Here is what I have done so far:
\begin{align*}
f(x)&=\cos5x+\cos10x\\
f(x)&=\cos5x+2\cos^2(5x)-1\\
f(x)&=2\cos^25x+\cos5x-1\\
\end{align*}
I have tried to further simplify the function to a complete square or a function like $\cos^2(\text{something})$ but I was not able to. Then I factorised:
$$f(x)=2\left(\cos5x+\frac12\right)(\cos5x-1),$$
where each multiplier has a period of $\dfrac{2π}{5}$, which makes me think that the main period of the function is $\dfrac{2π}{5}$.

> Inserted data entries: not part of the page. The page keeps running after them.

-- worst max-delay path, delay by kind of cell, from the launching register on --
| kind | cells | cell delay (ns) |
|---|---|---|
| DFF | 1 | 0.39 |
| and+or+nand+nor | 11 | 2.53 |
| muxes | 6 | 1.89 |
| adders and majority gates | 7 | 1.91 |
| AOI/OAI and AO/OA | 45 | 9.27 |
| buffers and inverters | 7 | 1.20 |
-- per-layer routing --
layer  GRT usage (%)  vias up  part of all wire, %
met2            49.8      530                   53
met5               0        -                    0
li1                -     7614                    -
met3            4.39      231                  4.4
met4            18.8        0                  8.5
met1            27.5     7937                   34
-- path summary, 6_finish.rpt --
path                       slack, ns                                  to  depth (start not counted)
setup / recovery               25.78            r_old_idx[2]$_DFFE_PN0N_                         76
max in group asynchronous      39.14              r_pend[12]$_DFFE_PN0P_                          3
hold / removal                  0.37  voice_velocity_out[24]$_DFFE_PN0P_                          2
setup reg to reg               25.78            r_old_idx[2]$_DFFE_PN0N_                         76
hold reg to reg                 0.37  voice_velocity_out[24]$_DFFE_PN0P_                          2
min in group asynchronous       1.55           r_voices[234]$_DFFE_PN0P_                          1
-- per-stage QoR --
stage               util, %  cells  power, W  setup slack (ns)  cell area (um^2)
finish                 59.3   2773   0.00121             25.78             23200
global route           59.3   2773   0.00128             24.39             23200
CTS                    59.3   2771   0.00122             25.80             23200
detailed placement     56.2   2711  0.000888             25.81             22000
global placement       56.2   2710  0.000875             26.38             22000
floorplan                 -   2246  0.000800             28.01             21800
--- src/rtl/valid_adder_if.sv ---
// Operand/result bundle for valid_adder: the stimulus side drives a, b and the
// valid strobe, and the adder returns the registered sum on c.
interface valid_adder_if #(
   parameter int IN_W  = 4,
   parameter int OUT_W = 7
);
   logic [IN_W-1:0]  a;
   logic [IN_W-1:0]  b;
   logic             valid;
   logic [OUT_W-1:0] c;

   modport master (
      output a,
      output b,
      output valid,
      input  c
   );

   modport slave (
      input  a,
      input  b,
      input  valid,
      output c
   );
endinterface
`src/rtl/ex_jalr_redirect_stage_pkg.sv`:
```
// Shared constants and FSM encoding for the EX-stage JALR resolver.
// Imported by the resolver top and its target-calculation helper.
package ex_jalr_redirect_stage_pkg;

  localparam int XLEN_DEFAULT = 32;

  localparam logic [6:0] OPC_JALR = 7'b1100111;
  localparam logic [2:0] F3_JALR  = 3'b000;

  typedef enum logic [1:0] {
    S_IDLE  = 2'd0,
    S_REDIR = 2'd1,
    S_EXC   = 2'd2,
    S_FLUSH = 2'd3
  } jalr_state_e;

endpackage

```
`src/rtl/ex_jalr_redirect_stage_calc.sv`:
```
// Combinational JALR target/link arithmetic.
// Target has bit0 cleared; misalignment only matters without compressed ISA.
module jalr_target_calc #(
  parameter int XLEN  = 32,
  parameter bit C_EXT = 1'b0
) (
  input  logic [XLEN-1:0] pc,
  input  logic [XLEN-1:0] rs1,
  input  logic [XLEN-1:0] imm,
  output logic [XLEN-1:0] target,
  output logic [XLEN-1:0] link,
  output logic            misaligned
);

  assign target     = (rs1 + imm) & ~XLEN'(1);
  assign link       = pc + XLEN'(4);
  assign misaligned = !C_EXT && target[1];

endmodule

```
`src/rtl/ex_jalr_redirect_stage.sv`:
```
// EX-stage JALR resolver: fills the EX/JALR register, raises held
// redirect or misalign exception, then flushes younger work.
module ex_jalr_redirect_stage
  import ex_jalr_redirect_stage_pkg::*;
#(
  parameter int XLEN        = XLEN_DEFAULT,
  parameter int FLUSH_DEPTH = 2,
  parameter bit C_EXT       = 1'b0
) (
  input  logic            Clock,
  input  logic            Reset,
  input  logic            Tick,
  input  logic            in_valid,
  output logic            in_ready,
  input  logic            in_is_jalr,
  input  logic [XLEN-1:0] in_pc,
  input  logic [XLEN-1:0] in_rs1,
  input  logic [XLEN-1:0] in_imm,
  input  logic [4:0]      in_rd,
  output logic            out_valid,
  input  logic            out_ready,
  output logic [4:0]      out_rd,
  output logic [XLEN-1:0] out_link,
  output logic [XLEN-1:0] out_target,
  output logic            redirect_req,
  output logic [XLEN-1:0] redirect_pc,
  input  logic            redirect_ack,
  output logic            flush,
  output logic            exc_req,
  output logic [XLEN-1:0] exc_tval,
  input  logic            exc_ack
);

  localparam int CW = (FLUSH_DEPTH > 1) ? $clog2(FLUSH_DEPTH) : 1;

  jalr_state_e     state_q, state_d;
  logic [CW-1:0]   cnt_q, cnt_d;
  logic [XLEN-1:0] calc_tgt, calc_link;
  logic            calc_mis;
  logic            acc, drain;

  jalr_target_calc #(
    .XLEN  (XLEN),
    .C_EXT (C_EXT)
  ) u_calc (
    .pc         (in_pc),
    .rs1        (in_rs1),
    .imm        (in_imm),
    .target     (calc_tgt),
    .link       (calc_link),
    .misaligned (calc_mis)
  );

  assign in_ready = Reset && (state_q == S_IDLE)
                 && (!out_valid || out_ready);
  assign acc      = in_valid && in_ready && Tick;
  assign drain    = out_valid && out_ready && Tick;

  always_ff @(posedge Clock) begin
    if (!Reset) begin
      state_q <= S_IDLE;
      cnt_q   <= '0;
    end else begin
      state_q <= state_d;
      cnt_q   <= cnt_d;
    end
  end

  always_comb begin
    state_d = state_q;
    cnt_d   = cnt_q;
    if (Tick) begin
      unique case (state_q)
        S_IDLE: begin
          if (acc && in_is_jalr)
            state_d = calc_mis ? S_EXC : S_REDIR;
        end
        S_REDIR: begin
          if (redirect_ack) begin
            state_d = S_FLUSH;
            cnt_d   = CW'(FLUSH_DEPTH - 1);
          end
        end
        S_EXC: begin
          if (exc_ack) begin
            state_d = S_FLUSH;
            cnt_d   = CW'(FLUSH_DEPTH - 1);
          end
        end
        S_FLUSH: begin
          if (cnt_q == '0) state_d = S_IDLE;
          else             cnt_d   = cnt_q - CW'(1);
        end
        default: state_d = S_IDLE;
      endcase
    end
  end

  always_comb begin
    redirect_req = (state_q == S_REDIR);
    exc_req      = (state_q == S_EXC);
    flush        = (state_q == S_FLUSH);
  end

  // Entry register: a load wins over a drain in the same cycle.
  always_ff @(posedge Clock) begin
    if (!Reset) begin
      out_valid   <= 1'b0;
      out_rd      <= '0;
      out_link    <= '0;
      out_target  <= '0;
      redirect_pc <= '0;
      exc_tval    <= '0;
    end else if (Tick) begin
      if (acc) begin
        unique case (1'b1)
          !in_is_jalr: begin
            out_valid  <= 1'b1;
            out_rd     <= in_rd;
            out_link   <= in_rs1;
            out_target <= '0;
          end
          in_is_jalr && !calc_mis: begin
            out_valid   <= 1'b1;
            out_rd      <= in_rd;
            out_link    <= calc_link;
            out_target  <= calc_tgt;
            redirect_pc <= calc_tgt;
          end
          in_is_jalr && calc_mis: begin
            out_valid <= 1'b0;
            exc_tval  <= calc_tgt;
          end
        endcase
      end else if (drain) begin
        out_valid <= 1'b0;
      end
    end
  end

endmodule
```
`config.mk`:
```
export PLATFORM = sky130hd
export DESIGN_NAME = ex_jalr_redirect_stage
export DESIGN_NICKNAME = d
export VERILOG_FILES = /design/src/rtl/ex_jalr_redirect_stage_pkg.sv /design/src/rtl/ex_jalr_redirect_stage_calc.sv /design/src/rtl/ex_jalr_redirect_stage.sv
export SDC_FILE = /design/constraint.sdc
export NUM_CORES = 1
export LEC_CHECK = 0
export CAP_MARGIN = 20
export CELL_PAD_IN_SITES_DETAIL_PLACEMENT = 0
export CELL_PAD_IN_SITES_GLOBAL_PLACEMENT = 1
export CORE_ASPECT_RATIO = 0.8
export CORE_UTILIZATION = 45
export DETAILED_ROUTE_END_ITERATION = 8
export DONT_BUFFER_PORTS = 1
export PLACE_DENSITY_LB_ADDON = 0.1
export RECOVER_POWER = 100
export SETUP_SLACK_MARGIN = 0.5
export SYNTH_ARGS = -nofsm -noshare
export SYNTH_HDL_FRONTEND = slang
export SYNTH_SLANG_ARGS = --single-unit
```
`constraint.sdc`:
```
create_clock -name Clock -period 3.1 [get_ports Clock]
set_clock_uncertainty 0.2 [all_clocks]
set_input_delay 0.31 -clock Clock [delete_from_list [all_inputs] [get_ports Clock]]
set_output_delay 0.31 -clock Clock [all_outputs]
set_load 0.03 [all_outputs]
```
-- Yosys cells after proc, flatten, opt, wreduce, memory -nomap -nowiden
Cells that the tools add are included.
- output and inout port bits: 138
- flip-flop bits (word level): 135
- muxes and demuxes: 15
- $add $sub $neg: 3
- equality and inequality tests: 7
- reduce and logical (&&, ||, !) cells: 25
- operator list (cell ; number):
    $pmux 32 s2 ; 2
    $add 32x3->32 const B ; 1
    $add 32x32->32 ; 1
    $reduce_and 3->1 ; 4
    $mux 2 ; 5
    $logic_and 1x1->1 ; 9
    $pmux 2 s4 ; 1
    $ne 2x1->1 const B ; 3
    $mux 1 ; 5
    $reduce_and 5->1 ; 1
    $eq 2x2->1 const B ; 2
    $reduce_and 4->1 ; 1
    $reduce_bool 2->1 ; 2
    $logic_not 1->1 ; 3
    $pmux 1 s3 ; 1
    $reduce_bool 3->1 ; 1
    $eq 2x1->1 const B ; 1
    $logic_not 2->1 ; 1
    $ne 2x2->1 const B ; 1
    $pmux 1 s2 ; 1
    $reduce_and 2->1 ; 1
    $reduce_or 2->1 ; 1
    $logic_or 1x1->1 ; 1
    $sub 1x1->1 const B ; 1

-- Depth between registers and ports, before layout
Gate-level depths: netlist of the first run.
- word-level depth: 8
- gate-level depth with buffers: 11

-- Modules after synthesis
A second synthesis of the first run with hierarchy kept.
- cell total of the unflattened synthesis: 939
- area, all modules: 7786.2 um2
- modules (own cells, without submodules) (module ; cells an instance ; seq. area each (um2) ; instances ; area an instance (um2)):
    ex_jalr_redirect_stage ; 591 ; 2742.6 ; 1 ; 5397.7
    jalr_target_calc ; 348 ; 0.0 ; 1 ; 2388.5

-- Least setup slack after synthesis of the first run
Ideal clock, no wire load.
- kind: input to register
- from: input port in_rs1[1]
- to: register out_target[28]
- setup time: 0.117 ns
- data required time: 2.783 ns
- stages on the path: 10
- path buffers: 0
- arrival: 2.154 ns
- setup slack: 0.629 ns
- path through: inv_1 -> fa_1 -> nor2b_1 -> o21ai_2 -> a21oi_1 -> o211ai_1 -> o21ai_2 -> a311oi_2 -> xnor2_1 -> a22o_1
- cells in the longest elaborated chain, start to end: 5
- elaborated cells between the ends (all ways): 6
- classes of those cells: 1 x add/sub; 1 x mux; 4 x reduce/logical
- RTL lines (item ; RTL line ; text):
    start: declaration ; ex_jalr_redirect_stage.sv:17 ; input logic [XLEN-1:0] in_rs1,
    $add 32x32->32 * ; ex_jalr_redirect_stage_calc.sv:15 ; assign target = (rs1 + imm) & ~XLEN'(1);
    $logic_not 1->1 ; ex_jalr_redirect_stage.sv:123 ; in_is_jalr && !calc_mis: begin
    $logic_and 1x1->1 ; ex_jalr_redirect_stage.sv:123 ;
    $reduce_bool 2->1 (no source line) ; n/a ;
    $reduce_and 3->1 (no source line) ; n/a ;
    end signal: assignment ; ex_jalr_redirect_stage.sv:127 ; out_target <= calc_tgt;
    end: declaration ; ex_jalr_redirect_stage.sv:24 ; output logic [XLEN-1:0] out_target,
Mark *: on every way between the ends. The rest lies on a longest branch, timed or not. The select of a mux whose other input is x is not followed.
A chain may end at the register's enable or synchronous reset.

-- Worst setup path in the final report of the first run
- from: register state_q[0]
- to: register redirect_pc[16]
- cells in the longest elaborated chain, start to end: 6
- RTL lines (item ; RTL line ; text):
    start: declaration ; ex_jalr_redirect_stage.sv:36 ; jalr_state_e state_q, state_d;
    start signal: assignment ; ex_jalr_redirect_stage.sv:64 ; state_q <= state_d;
    $logic_not 2->1 ; ex_jalr_redirect_stage.sv:54 ; assign in_ready = Reset && (state_q == S_IDLE)
    $logic_and 1x1->1 ; ex_jalr_redirect_stage.sv:54 ;
    $logic_and 1x1->1 ; ex_jalr_redirect_stage.sv:55 ; && (!out_valid || out_ready);
    $logic_and 1x1->1 (2 in a row) ; ex_jalr_redirect_stage.sv:56 ; assign acc = in_valid && in_ready && Tick;
    $reduce_and 3->1 (no source line) ; n/a ;
    end signal: assignment ; ex_jalr_redirect_stage.sv:128 ; redirect_pc <= calc_tgt;
    end: declaration ; ex_jalr_redirect_stage.sv:26 ; output logic [XLEN-1:0] redirect_pc,
No other way between the ends.

==> results of run 1 <==
==> metal layers <==
| layer | wire, um | GRT usage | part of all wire | vias to the layer above |
|---|---|---|---|---|
| met1 | 10900 | 0.393 | 0.43 | 3288 |
| met5 | 18 | 0 | 0.00071 | - |
| met2 | 10900 | 0.492 | 0.43 | 314 |
| met4 | 744 | 0.128 | 0.030 | 2 |
| met3 | 2600 | 0.113 | 0.10 | 59 |
| li1 | - | - | - | 3235 |
==> what timing repair did <==
action	in CTS	in global routing
gates resized for setup	2	7
pin swaps	0	2
hold buffers	59	0
cloned	0	0
endpoints found under the hold margin	58	0
endpoints found under the setup margin	9	67
==> layout by cell type (no fill, tap or decap), types with 5 or more instances in the layout <==
cell type      instances
a211oi_1              15
a21o_1                19
a21oi_1               92
a22o_1                 7
a31oi_1                5
and3_1                18
and4_1                 5
buf_4                 14
clkbuf_16             17
dfxtp_1              134
dlygate4sd3_1         57
ha_1                  36
inv_1                 22
nand2_1              167
nand3_1               41
nand4_1               12
nor2_1                48
nor3_1                10
o211ai_1               5
o21ai_0               56
o21bai_1               5
o221ai_1              16
o22ai_1                5
or3_1                  6
xnor2_1               34
xor2_1                21
==> registers in the layout, summed over array words and instances, names as in the netlist <==
| name | flops |
|---|---|
| out_link | 32 |
| cnt_q | 1 |
| state_q | 2 |
| out_target | 31 |
| out_rd | 5 |
| out_valid | 1 |
| exc_tval | 31 |
| redirect_pc | 31 |
==> worst reg2reg max path: stages, from the launching register on <==
cell     delay [ns]
dfxtp_1        0.34
inv_1          0.11
ha_1           0.21
nand2_1        0.07
a21oi_1        0.21
nand3_1        0.42
nor2_4         0.38
nor2_1         0.19
buf_4          0.27
nand2_1        0.07
o21ai_0        0.08
==> kinds of logic (layout without fill, tap and decap cells) <==
group	Yosys count	count (layout)
compound gates	253	253
xor+xnor	55	55
fa+ha+maj	37	37
buf+inv	78	134
flops	134	134
mux	4	4
other cells	1	4
simple gates	325	325
==> where the power goes <==
part           switching (W)  total (W)  internal, W
clock network       0.000852    0.00216      0.00131
logic               0.000514   0.000823     0.000309
registers           0.000184    0.00198      0.00179
total                0.00155    0.00496      0.00341
==> metrics by stage <==
step | hold slack (ns) | cell area, sq um
final | 0.0138 | 8490
after global routing | 0.0253 | 8490
after CTS | 0.0000192 | 8490
after detailed placement | 0.258 | 7260
after global placement | 0.251 | 7260
after floorplan | 0.246 | 7060
==> cell type report <==
cell class,count,area (sq um)
fill,1440,6680
clock inverter,14,188
sequential,134,2680
clock buffer,18,439
timing repair buffer,79,756
inverter,23,86.3
antenna,1,2.50
multi-input combinational,677,4070
tap,210,263
==> worst paths after layout <==
kind,from,to,slack [ns],depth (start not counted)
setup / recovery,state_q[0],redirect_pc[16],0.41,10
setup reg to reg,state_q[0],redirect_pc[16],0.41,10
hold / removal,Tick,cnt_q,0.01,4
hold reg to reg,cnt_q,cnt_q,0.31,2
==> impl_metrics.yaml, run 1 <==
status:
  outcome: "complete, no violations"
synthesis:
  synth.yosys.seq_area_share: 0.380
  compound_gate_portion_of_the_synthesized_area: 0.227
  post_synth.cell_area_avg_sq_um: 7.95
  synth.most_common_cell: "nand2_1"
  synth-edff-count: 0
  synth.mux.area_fraction: 0.00568
  ys_ff_latch: 134
  synthesis.instances: 887
  syn_area_sq_um: 7050
  synth_simple_gate_area_share: 0.205
  synth_common_cells: "nand2_1, dfxtp_1, a21oi_1"
  synthDistinctLibCells: 58
  postSynth.asyncResetShare: 0
  post_synth_main_area_contributors: "dfxtp_1, nand2_1, a21oi_1, ha_1, xnor2_1"
  postSynth.topFlopCell: "dfxtp_1"
  cell_type_contributing_the_most_total_cell_area_after_synthesis: "dfxtp_1"
  yosys.area_share.adder: 0.0667
  synth_top_family_by_area: "compound AO/OA/AOI/OAI gates"
  synth_largest_type_area_fraction: 0.380
  yosys_warnings: 0
  synth_area_in_xor_xnor: 0.0683
placed_design:
  place_congestion: 0.940
  io_buf_count: 0
  place.detailed.instances: 1064
  preCtsSetupSlack_ns: 0.226
  place_hpwl_um: 18400
route:
  drtIter0Drc: 505
  routed_wire_length_um: 25200
  vias_per_cell: 5.97
  ant_nets: 0
  dr.pass1.iters: 5
  route.detailed.wl_per_inst_um: 21.8
  drt_drc_violations_left: 0
  vias: 6898
worst_setup_path:
  cp_top_family: "simple AND/OR/NAND/NOR gates"
  end_kind: "flip-flop"
  crit_required_ns: 3.19
  worst_path_most_repeated_cell: "nand2_1"
  crit_path_cell_trace: "inv_1, ha_1, nand2_1, a21oi_1, nand3_1, nor2_4, nor2_1, buf_4, nand2_1, o21ai_0"
  worst-path-buf-inv: 2
  critPathSlowestCell: "nand3_1"
  cp_data_arrival_time_ns: 2.79
  critical_path.startpoint_type: "flip-flop"
  criticalPathCategory: "flip-flop to flip-flop"
  timing.critical_path.slowest_cell_delay_ns: 0.42
  cp_max_fo: 9
pwr:
  total_power_w: 0.00496
  power-per-cell-area_nw_per_um2: 585
  cellLeakagePower_nw: 3.40
  worst_ir_drop_vdd_mv: 0.385
global_route:
  grt_overflow: 0
  grtUsageTotal: 0.315
  pin_count_of_the_biggest_net_entering_global_routing: 45
  grt_antenna_before_repair: 2
  wire_length_of_the_first_global_routing_pass_um: 38200
  first_global_vias: 6696
floorplanning:
  fp.coreArea_sq_um: 15200
  rows: 40
  ios: 247
  start_util: 0.465
  die-width_um: 142
  die_h_um: 114
  die_area_sq_um: 16200
sta:
  finalSetupViolations: 0
  layout_min_cycle_time_ns: 2.69
  fin_ws_ns: 0.406
  timing.max_slew.rel_slack: 0.455
  finalHoldViolations: 0
  min_period_over_period: 0.869
  drv_slew: 0
  totalNegativeSetupSlack_ns: 0
  grt_setup_unrepaired: "yes"
  worst_pin_slew_ns: 0.816
  top_achievable_clock_speed_mhz: 371
cts:
  root_buffer_selected_by_cts: "clkbuf_16"
  post-cts-setup-buffer-count: 0
  cts.path.max_buffers: 2
  cts.reportedPaths.clkPinSlew_ns: 0.07
  cts_buffers: 17
  tritoncts: "built"
  tritoncts_num_sinks: 134
  clock_tree.htree_level_count: 4
  worst_skew_pair.late_latency_ns: 0.43
layout:
  area_growth_pct: 20.3
  layoutNonFillerInstCount: 1156
  layout.nets: 1078
  postLayoutCoreUtil: 0.560
  drive_gt1_frac: 0.0698
hold_path:
  worstHoldPathType: "input port to flip-flop"
run:
  max_cap_violations: 0
No activity file was read; power rests on OpenSTA's default activity.
==> run 2, diff against run 1 <==
Settings changed: ABC_AREA set to 1, CORE_UTILIZATION 45 to 44.
==> run 2 against run 1 <==
- cell count grew 43%
- via count grew 20%
- fmax grew 3.6%
- hold slack lost 0.0031 ns
- non-clock buffer count grew 15
- count of clock-buffer cells in the layout shrank 1
- sequential power is essentially flat
- synthesized cell count grew 49%
- core utilization shrank 2.1 points
- total power shrank 1.4%
==> impl_metrics.yaml, run 2 <==
floorplanning:
  die-width_um: 155
  die_area_sq_um: 19400
  start_util: 0.452
  fp.coreArea_sq_um: 18300
  ios: 247
  rows: 44
  die_h_um: 125
sta:
  grt_setup_unrepaired: "no"
  top_achievable_clock_speed_mhz: 384
  min_period_over_period: 0.839
  finalSetupViolations: 0
  timing.max_slew.rel_slack: 0.478
  finalHoldViolations: 0
  totalNegativeSetupSlack_ns: 0
  layout_min_cycle_time_ns: 2.60
  drv_slew: 0
  worst_pin_slew_ns: 0.783
synthesis:
  synth_common_cells: "nand2_1, inv_1, dfxtp_1"
  synthDistinctLibCells: 41
  ys_ff_latch: 134
  synth.most_common_cell: "nand2_1"
  synth-edff-count: 0
  synth.yosys.seq_area_share: 0.324
  syn_area_sq_um: 8270
  post_synth.cell_area_avg_sq_um: 6.26
  post_synth_main_area_contributors: "dfxtp_1, nand2_1, inv_1, a21oi_1, nor2_1"
  synth_largest_type_area_fraction: 0.324
  synthesis.instances: 1321
  postSynth.asyncResetShare: 0
  yosys_warnings: 0
  cell_type_contributing_the_most_total_cell_area_after_synthesis: "dfxtp_1"
  postSynth.topFlopCell: "dfxtp_1"
layout:
  final_design_area_no_fill_sq_um: 9840
  flip_flop_count_of_the_largest_register_all_copies_and_words_added: 32
  most-common-layout-cells: "nand2_1, inv_1, dfxtp_1"
  commonest_non_fill_non_tap_cell_in_the_layout: "nand2_1"
  combined_area_of_the_multi_input_logic_cells_sq_um: 4640
  fillerInstances: 1940
  registers.top_by_ff_count: "out_link"
  storage_element_area_sq_um: 2680
  area_growth_pct: 19.0
  insertedDiodeCount: 0
  layout.nets: 1536
  drive_gt1_frac: 0.0513
  postLayoutCoreUtil: 0.539
global_route:
  pin_count_of_the_biggest_net_entering_global_routing: 96
  grtUsageTotal: 0.282
  wire_length_of_the_first_global_routing_pass_um: 42400
  grt_antenna_before_repair: 0
  first_global_vias: 7849
  grt_overflow: 0
run:
  max_cap_violations: 0
pwr:
  worst_ir_drop_vdd_mv: 0.336
  cellLeakagePower_nw: 4.78
  power.sequential.fraction: 0.401
  power.share.combinational: 0.192
  sw_frac_of_total: 0.345
  power-per-cell-area_nw_per_um2: 497
  clock_power_share: 0.407
  power_report.internal_total_w: 0.00320
  netSwitchingPower_w: 0.00169
worst_setup_path:
  cp_max_fo: 11
  critical_path.startpoint_type: "input port"
  end_kind: "flip-flop"
  critPathSlowestCell: "dlygate4sd3_1"
  cp_data_arrival_time_ns: 2.77
  worst_path_most_repeated_cell: "nand2_1"
  startpoint: "in_imm[0]"
  criticalPathCategory: "input port to flip-flop"
  r2r_start: "state_q[0]"
  cp-endpoint: "out_link[22]"
  crit_required_ns: 3.27
  crit_path_cell_trace: "nand2_1, fa_1, nand2_1, clkinvlp_2, clkbuf_1, nand3_1, o21ai_0, dlygate4sd3_1, a21oi_1"
  worst_r2r_endpoint: "out_link[2]"
  worst_r2r_path_depth: 11
  r2r_slack_ns: 0.51
  timing.critical_path.slowest_cell_delay_ns: 0.55
cts:
  worst_skew_pair.late_latency_ns: 0.43
  cts_buffers: 17
  cts.reportedPaths.clkPinSlew_ns: 0.07
  cts.path.max_buffers: 2
  tritoncts: "built"
  clock_tree.htree_level_count: 4
  tritoncts_num_sinks: 134
  root_buffer_selected_by_cts: "clkbuf_16"
route:
  drtIter0Drc: 561
  ant_nets: 0
  vias_per_cell: 5.01
  drt_drc_violations_left: 0
  dr.pass1.iters: 5
  vias: 8290
  routed_wire_length_um: 26700
  route.detailed.wl_per_inst_um: 16.1
placed_design:
  io_buf_count: 0
  place_hpwl_um: 20000
  place_congestion: 0.953
  cell_area_reported_after_detailed_placement_sq_um: 8460
hold_path:
  worstHoldPathType: "input port to flip-flop"
  startpoint_of_the_worst_hold_path: "in_pc[3]"
status:
  outcome: "complete, no violations"
==> run 2: cell types whose count changed in the layout (fill, tap and decap cells not counted), moves of 18 or more <==
cell | before | now
a21o_1 | 19 | 0
inv_1 | 22 | 184
xnor2_1 | 34 | 6
nand3_1 | 41 | 59
nor2_1 | 48 | 130
nand2_1 | 167 | 443
a21oi_1 | 92 | 115
==> run 2: area by class of cell <==
cell class / instances / area share
Sequential cell: 134 / 0.273
Clock inverter: 15 / 0.0141
Inverter: 188 / 0.0723
Clock buffer: 17 / 0.0432
Multi-Input combinational cell: 955 / 0.471
Tap cell: 253 / 0.0322
Timing Repair Buffer: 94 / 0.0944
==> run 2: how the worst min path moves through the flow <==
stage / slack [ns] / to / cells past startpoint
6_report: 0.01 / out_link[3] / 3
5_1_grt: 0.03 / out_link[3] / 3
4_1_cts: 0.003 / out_link[3] / 3
3_5_place_dp: 0.25 / out_target[1] / 2
3_3_place_gp: 0.24 / redirect_pc[1] / 2
2_1_floorplan: 0.24 / out_rd[1] / 2
==> run 2: metal layers <==
layer	up-vias	share of wire	global-route usage
met5	-	0	0
met4	0	0.014	0.0692
met3	30	0.083	0.0759
met2	298	0.45	0.465
met1	3678	0.45	0.363
li1	4284	-	-
==> run 2: cells by family after synthesis <==
family	Yosys count	share of synthesized area
XOR/XNOR	24	0.0254
AO/OA/AOI/OAI	201	0.129
flip-flops	134	0.324
buffers and inverters	234	0.115
other	1	0.000453
AND/OR/NAND/NOR	690	0.349
adder cells (fa/ha/maj)	37	0.0569
==> run 2: what timing repair did <==
action / in CTS / in global routing
resized for setup: 0 / 18
hold buffers: 75 / 0
buffers inserted: 0 / 8
endpoints found under the setup margin: 0 / 15
endpoints found under the hold margin: 48 / 0
==> run 2: power groups by stage <==
stage	Clock, W	Combinational [W]	Sequential (W)
3_3_place_gp	0	0.000823	0.00200
4_1_cts	0.00202	0.000926	0.00196
2_1_floorplan	0	0.000651	0.00198
3_5_place_dp	0	0.000825	0.00200
5_1_grt	0.00210	0.00107	0.00197
6_report	0.00199	0.000941	0.00196
===== config.mk =====
export PLATFORM = sky130hd
export DESIGN_NAME = spi_cmd_regs_flat
export DESIGN_NICKNAME = d
export VERILOG_FILES = /design/src/rtl/spi_cmd_pkg.sv /design/src/rtl/spi_cmd_regs_if.sv /design/src/rtl/spi_cmd_regs_kbbuf_fifo.sv /design/src/rtl/spi_cmd_regs.sv /design/src/flat_wrapper.sv
export SDC_FILE = /design/constraint.sdc
export NUM_CORES = 1
export LEC_CHECK = 0
export ABC_AREA = 1
export CAP_MARGIN = 30
export CORE_MARGIN = 5
export CORE_UTILIZATION = 50
export CTS_CLUSTER_SIZE = 30
export DETAILED_ROUTE_END_ITERATION = 8
export PLACE_DENSITY = 0.79
export RECOVER_POWER = 25
export SLEW_MARGIN = 5
export SYNTH_ARGS = -nofsm -noshare
export SYNTH_HDL_FRONTEND = slang
export SYNTH_HIERARCHICAL = 1
export SYNTH_SLANG_ARGS = --single-unit

===== constraint.sdc =====
create_clock -name clk -period 2.4 [get_ports clk]
set_input_delay 0.24 -clock clk [delete_from_list [all_inputs] [get_ports clk]]
set_output_delay 0.24 -clock clk [all_outputs]
set_load 0.05 [all_outputs]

Please excuse me for the bad terminology. English is not my native language.
Best Answer
You don't have to simply anything.
Hint:
Time period of $\displaystyle \cos (ax)=\frac{2\pi}{a}$
Also, the time period of sum of two functions $f_1(x)$ and $f_2(x)$ with period $T_1$ and $T_2$ is $\mathrm{LCM}(T_1$, $T_2)$
Also note that: $$\mathrm{LCM}\left(\frac{p_1}{q_1},\frac{p_2}{q_2}\right)=\frac{\mathrm{LCM}(p_1,p_2)}{\mathrm{HCF}(q_1,q_2)}$$
As a side note, before finding the time period of the sum always check if the sum is periodic or not. You can do that by checking if $\frac{T_1}{T_2}$ is rational (periodic) or not (aperiodic).